## [WORK ITEM]
Below are the records; copy each line in which "constraint" can be found.

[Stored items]
—————
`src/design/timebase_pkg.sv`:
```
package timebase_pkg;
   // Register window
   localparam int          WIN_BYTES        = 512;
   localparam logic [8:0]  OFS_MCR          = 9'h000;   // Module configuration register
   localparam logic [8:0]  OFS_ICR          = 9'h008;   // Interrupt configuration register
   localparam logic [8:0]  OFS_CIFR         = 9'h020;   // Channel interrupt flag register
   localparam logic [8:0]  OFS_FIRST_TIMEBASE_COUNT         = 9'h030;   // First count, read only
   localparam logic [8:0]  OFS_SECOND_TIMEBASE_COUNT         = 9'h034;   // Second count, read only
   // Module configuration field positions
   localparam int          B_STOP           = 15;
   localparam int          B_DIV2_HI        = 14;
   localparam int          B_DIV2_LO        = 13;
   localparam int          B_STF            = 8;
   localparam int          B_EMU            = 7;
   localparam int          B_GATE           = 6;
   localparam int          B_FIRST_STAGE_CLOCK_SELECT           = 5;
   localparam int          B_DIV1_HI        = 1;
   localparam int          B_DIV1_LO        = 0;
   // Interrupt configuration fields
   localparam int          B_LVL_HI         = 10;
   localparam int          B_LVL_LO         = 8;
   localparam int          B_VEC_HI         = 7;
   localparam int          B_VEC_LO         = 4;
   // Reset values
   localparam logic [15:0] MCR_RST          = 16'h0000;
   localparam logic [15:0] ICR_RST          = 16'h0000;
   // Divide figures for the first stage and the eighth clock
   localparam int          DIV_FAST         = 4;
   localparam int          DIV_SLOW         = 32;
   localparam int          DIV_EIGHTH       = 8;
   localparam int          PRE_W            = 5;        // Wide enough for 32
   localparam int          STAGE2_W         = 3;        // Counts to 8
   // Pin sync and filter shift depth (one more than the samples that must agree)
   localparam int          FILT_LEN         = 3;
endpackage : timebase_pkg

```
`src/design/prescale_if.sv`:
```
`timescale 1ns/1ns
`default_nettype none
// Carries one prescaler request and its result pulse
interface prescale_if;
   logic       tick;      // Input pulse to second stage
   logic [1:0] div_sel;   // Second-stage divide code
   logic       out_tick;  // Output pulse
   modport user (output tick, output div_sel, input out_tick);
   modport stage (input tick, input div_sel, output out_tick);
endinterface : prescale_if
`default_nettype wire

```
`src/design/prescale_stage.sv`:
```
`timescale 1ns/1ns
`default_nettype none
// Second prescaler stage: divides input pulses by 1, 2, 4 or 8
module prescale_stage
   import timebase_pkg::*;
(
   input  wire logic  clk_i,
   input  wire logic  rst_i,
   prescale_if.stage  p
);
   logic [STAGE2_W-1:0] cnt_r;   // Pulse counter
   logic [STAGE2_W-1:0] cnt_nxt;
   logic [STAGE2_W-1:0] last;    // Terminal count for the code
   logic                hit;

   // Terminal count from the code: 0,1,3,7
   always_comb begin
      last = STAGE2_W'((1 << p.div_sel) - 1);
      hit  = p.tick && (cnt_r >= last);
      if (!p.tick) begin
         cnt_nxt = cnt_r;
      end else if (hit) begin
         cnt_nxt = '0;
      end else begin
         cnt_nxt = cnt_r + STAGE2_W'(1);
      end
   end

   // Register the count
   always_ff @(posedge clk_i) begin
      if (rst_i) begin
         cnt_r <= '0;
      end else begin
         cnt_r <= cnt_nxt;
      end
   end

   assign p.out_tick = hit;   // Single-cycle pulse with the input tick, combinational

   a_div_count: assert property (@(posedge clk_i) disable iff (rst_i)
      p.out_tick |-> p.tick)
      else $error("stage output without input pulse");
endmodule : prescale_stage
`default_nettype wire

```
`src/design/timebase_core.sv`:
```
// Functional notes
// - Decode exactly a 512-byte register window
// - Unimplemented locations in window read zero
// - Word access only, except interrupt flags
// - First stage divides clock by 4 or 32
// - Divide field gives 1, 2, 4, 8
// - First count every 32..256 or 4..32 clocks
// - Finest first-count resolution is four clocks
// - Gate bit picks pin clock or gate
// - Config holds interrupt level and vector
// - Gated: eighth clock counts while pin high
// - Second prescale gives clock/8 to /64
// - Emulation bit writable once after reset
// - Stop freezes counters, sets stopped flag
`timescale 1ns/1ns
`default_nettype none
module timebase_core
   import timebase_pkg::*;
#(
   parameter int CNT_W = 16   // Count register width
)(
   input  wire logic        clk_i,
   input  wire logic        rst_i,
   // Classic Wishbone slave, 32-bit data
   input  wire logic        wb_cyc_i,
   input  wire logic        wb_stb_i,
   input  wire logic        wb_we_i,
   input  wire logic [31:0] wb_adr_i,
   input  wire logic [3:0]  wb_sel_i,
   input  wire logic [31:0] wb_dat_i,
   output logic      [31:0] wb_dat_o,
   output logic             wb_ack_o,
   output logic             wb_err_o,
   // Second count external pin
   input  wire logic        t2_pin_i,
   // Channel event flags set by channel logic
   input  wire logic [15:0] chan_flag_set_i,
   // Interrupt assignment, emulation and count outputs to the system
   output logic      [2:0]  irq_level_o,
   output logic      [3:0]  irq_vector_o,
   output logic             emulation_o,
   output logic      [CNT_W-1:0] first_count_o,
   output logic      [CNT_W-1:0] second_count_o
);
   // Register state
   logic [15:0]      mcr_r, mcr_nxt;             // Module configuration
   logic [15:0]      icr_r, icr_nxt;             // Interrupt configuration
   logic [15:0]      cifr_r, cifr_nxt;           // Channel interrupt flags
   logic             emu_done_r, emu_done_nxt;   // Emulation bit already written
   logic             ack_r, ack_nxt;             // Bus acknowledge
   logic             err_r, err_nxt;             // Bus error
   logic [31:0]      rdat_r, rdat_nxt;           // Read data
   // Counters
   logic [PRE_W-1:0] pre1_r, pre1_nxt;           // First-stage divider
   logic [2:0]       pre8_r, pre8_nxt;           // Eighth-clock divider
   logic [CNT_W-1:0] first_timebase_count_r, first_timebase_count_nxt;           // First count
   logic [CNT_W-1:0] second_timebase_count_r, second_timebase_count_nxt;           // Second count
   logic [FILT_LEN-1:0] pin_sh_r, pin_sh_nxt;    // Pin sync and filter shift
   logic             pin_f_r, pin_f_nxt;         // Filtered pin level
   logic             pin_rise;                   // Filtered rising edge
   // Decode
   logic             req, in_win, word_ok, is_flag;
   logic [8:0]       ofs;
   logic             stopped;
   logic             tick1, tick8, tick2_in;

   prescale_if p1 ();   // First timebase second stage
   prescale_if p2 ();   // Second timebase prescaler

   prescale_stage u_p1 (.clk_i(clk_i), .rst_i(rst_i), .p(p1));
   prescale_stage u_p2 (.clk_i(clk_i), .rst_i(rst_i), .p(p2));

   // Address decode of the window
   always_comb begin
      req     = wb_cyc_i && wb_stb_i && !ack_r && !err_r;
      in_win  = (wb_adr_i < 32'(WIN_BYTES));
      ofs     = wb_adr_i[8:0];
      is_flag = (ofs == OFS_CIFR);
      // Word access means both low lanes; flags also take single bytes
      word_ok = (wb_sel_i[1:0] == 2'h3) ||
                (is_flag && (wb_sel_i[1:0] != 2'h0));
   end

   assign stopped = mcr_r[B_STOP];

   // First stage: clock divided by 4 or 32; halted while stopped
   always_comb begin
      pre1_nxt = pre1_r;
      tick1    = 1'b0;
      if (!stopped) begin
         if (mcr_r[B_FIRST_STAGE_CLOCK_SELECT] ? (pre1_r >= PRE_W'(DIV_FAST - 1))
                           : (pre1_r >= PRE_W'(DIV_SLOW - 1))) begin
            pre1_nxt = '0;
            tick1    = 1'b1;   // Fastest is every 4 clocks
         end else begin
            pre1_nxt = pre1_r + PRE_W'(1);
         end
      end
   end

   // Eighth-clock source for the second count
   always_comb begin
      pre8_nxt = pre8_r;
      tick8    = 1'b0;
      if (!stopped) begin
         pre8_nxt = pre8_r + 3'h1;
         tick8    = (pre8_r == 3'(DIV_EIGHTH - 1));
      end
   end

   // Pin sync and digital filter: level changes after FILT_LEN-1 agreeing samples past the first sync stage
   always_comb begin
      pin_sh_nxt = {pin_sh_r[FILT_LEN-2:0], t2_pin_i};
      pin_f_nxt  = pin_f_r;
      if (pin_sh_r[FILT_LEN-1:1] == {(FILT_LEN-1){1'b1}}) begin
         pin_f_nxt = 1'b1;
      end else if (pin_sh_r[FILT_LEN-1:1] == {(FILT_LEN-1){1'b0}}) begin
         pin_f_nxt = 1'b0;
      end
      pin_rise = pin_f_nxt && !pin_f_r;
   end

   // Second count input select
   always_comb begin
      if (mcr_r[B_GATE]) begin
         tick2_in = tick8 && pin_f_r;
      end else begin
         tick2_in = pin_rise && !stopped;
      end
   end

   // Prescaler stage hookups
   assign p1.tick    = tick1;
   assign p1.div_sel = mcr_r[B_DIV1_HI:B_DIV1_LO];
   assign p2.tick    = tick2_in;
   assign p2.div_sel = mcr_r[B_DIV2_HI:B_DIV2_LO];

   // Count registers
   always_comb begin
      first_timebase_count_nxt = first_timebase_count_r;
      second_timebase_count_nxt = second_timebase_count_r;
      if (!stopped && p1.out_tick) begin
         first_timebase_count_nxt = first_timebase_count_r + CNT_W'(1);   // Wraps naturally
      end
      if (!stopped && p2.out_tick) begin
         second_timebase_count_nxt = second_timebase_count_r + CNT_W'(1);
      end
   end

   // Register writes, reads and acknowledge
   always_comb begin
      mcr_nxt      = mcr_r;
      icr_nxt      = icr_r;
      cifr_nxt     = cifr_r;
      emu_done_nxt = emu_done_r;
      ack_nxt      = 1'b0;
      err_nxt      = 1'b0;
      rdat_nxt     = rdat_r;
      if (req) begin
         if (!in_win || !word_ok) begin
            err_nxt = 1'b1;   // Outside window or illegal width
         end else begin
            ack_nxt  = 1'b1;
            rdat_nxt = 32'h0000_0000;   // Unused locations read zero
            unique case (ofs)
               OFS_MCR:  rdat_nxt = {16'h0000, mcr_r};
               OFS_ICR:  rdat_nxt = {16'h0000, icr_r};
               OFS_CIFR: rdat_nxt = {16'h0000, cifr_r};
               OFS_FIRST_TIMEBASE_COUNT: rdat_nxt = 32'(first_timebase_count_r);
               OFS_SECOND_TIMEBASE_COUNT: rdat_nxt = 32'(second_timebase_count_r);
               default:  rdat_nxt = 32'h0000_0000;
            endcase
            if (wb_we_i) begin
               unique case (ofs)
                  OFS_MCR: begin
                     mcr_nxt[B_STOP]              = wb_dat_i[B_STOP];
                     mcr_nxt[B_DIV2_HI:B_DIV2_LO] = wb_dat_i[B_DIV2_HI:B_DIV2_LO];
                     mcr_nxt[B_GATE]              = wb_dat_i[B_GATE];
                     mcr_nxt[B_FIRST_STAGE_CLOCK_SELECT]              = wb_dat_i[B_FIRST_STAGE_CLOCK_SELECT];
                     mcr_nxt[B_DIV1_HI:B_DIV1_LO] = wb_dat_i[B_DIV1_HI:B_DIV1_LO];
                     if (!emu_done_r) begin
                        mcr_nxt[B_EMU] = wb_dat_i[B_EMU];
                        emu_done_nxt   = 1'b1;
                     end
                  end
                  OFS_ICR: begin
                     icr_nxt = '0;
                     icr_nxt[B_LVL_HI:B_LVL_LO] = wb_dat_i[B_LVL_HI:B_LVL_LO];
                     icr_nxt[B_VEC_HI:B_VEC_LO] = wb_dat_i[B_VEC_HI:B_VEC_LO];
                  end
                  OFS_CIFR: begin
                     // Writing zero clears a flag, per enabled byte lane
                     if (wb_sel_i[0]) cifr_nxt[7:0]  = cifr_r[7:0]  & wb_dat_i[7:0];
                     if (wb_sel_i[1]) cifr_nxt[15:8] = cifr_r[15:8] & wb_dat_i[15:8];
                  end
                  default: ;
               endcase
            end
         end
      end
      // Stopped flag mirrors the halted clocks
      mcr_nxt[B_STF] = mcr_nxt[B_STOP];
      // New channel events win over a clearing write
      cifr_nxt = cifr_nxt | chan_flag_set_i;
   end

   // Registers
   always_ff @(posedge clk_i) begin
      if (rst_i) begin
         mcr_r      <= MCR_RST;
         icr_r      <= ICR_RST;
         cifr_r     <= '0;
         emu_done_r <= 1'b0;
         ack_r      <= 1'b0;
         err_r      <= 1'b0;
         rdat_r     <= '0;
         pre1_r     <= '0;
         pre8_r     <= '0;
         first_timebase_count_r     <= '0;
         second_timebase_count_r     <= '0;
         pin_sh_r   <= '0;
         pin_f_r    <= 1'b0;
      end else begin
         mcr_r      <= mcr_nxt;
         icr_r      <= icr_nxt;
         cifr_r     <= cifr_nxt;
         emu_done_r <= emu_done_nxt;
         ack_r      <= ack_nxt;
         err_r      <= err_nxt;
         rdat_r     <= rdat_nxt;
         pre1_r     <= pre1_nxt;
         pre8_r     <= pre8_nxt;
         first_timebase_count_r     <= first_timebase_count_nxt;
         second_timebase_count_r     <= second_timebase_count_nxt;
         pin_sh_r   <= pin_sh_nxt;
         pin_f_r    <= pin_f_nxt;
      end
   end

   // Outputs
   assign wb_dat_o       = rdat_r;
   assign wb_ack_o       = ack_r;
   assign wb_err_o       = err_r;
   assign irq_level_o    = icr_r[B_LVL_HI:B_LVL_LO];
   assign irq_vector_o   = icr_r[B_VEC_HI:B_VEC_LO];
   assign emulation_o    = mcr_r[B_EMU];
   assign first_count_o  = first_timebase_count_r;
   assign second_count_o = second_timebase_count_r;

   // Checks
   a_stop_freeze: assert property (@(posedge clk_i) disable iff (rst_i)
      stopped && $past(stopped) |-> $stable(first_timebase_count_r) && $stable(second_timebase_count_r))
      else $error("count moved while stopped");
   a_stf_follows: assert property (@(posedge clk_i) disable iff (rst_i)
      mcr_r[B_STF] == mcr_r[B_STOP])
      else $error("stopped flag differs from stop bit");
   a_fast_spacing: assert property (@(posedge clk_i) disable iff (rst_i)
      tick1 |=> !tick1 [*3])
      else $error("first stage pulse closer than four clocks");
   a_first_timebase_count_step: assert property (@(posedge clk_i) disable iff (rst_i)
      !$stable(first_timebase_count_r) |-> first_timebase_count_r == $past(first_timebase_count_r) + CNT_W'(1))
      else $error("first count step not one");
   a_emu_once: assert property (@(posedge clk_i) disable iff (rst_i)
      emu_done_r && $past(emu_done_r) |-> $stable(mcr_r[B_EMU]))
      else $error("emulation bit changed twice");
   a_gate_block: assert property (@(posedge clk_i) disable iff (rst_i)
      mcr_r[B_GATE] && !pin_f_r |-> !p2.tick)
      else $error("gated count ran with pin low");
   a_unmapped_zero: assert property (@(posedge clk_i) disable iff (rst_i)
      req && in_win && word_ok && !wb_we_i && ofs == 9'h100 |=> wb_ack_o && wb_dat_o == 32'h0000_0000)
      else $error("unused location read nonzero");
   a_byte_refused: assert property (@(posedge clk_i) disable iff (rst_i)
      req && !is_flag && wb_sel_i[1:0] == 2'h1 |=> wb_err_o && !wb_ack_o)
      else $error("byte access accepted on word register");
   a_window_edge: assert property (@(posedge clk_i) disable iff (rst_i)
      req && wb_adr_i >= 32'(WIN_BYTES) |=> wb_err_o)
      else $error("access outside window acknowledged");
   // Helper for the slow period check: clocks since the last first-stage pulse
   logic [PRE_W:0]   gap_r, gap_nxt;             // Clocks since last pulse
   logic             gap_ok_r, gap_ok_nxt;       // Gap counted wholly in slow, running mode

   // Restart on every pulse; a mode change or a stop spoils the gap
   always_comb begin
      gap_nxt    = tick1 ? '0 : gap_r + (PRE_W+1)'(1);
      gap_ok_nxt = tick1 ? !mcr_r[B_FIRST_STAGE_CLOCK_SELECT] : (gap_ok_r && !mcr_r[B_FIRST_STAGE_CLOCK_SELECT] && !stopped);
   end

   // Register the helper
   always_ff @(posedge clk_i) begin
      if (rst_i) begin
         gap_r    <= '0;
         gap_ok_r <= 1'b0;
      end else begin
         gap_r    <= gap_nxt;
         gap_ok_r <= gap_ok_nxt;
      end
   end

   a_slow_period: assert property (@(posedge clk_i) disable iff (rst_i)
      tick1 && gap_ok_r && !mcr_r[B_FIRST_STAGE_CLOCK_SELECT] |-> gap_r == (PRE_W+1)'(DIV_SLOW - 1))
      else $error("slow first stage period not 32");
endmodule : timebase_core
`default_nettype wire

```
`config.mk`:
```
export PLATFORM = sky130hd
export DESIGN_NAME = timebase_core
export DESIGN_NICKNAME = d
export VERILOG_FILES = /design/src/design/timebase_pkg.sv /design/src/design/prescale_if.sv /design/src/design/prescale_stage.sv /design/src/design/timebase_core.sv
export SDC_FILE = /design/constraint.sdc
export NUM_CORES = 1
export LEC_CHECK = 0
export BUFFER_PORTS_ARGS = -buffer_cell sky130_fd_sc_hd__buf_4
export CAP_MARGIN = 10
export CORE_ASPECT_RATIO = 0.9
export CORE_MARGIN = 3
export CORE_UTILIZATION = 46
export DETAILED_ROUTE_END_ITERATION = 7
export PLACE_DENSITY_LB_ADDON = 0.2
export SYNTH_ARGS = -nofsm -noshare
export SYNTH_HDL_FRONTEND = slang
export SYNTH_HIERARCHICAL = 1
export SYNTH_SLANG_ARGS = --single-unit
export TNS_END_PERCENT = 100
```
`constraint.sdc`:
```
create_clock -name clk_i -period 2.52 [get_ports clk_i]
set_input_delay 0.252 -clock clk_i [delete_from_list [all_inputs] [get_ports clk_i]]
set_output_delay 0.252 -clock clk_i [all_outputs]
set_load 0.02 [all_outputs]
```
—————
## [SOLUTION TO THIS EXERCISE]
export SDC_FILE = /design/constraint.sdc
`constraint.sdc`:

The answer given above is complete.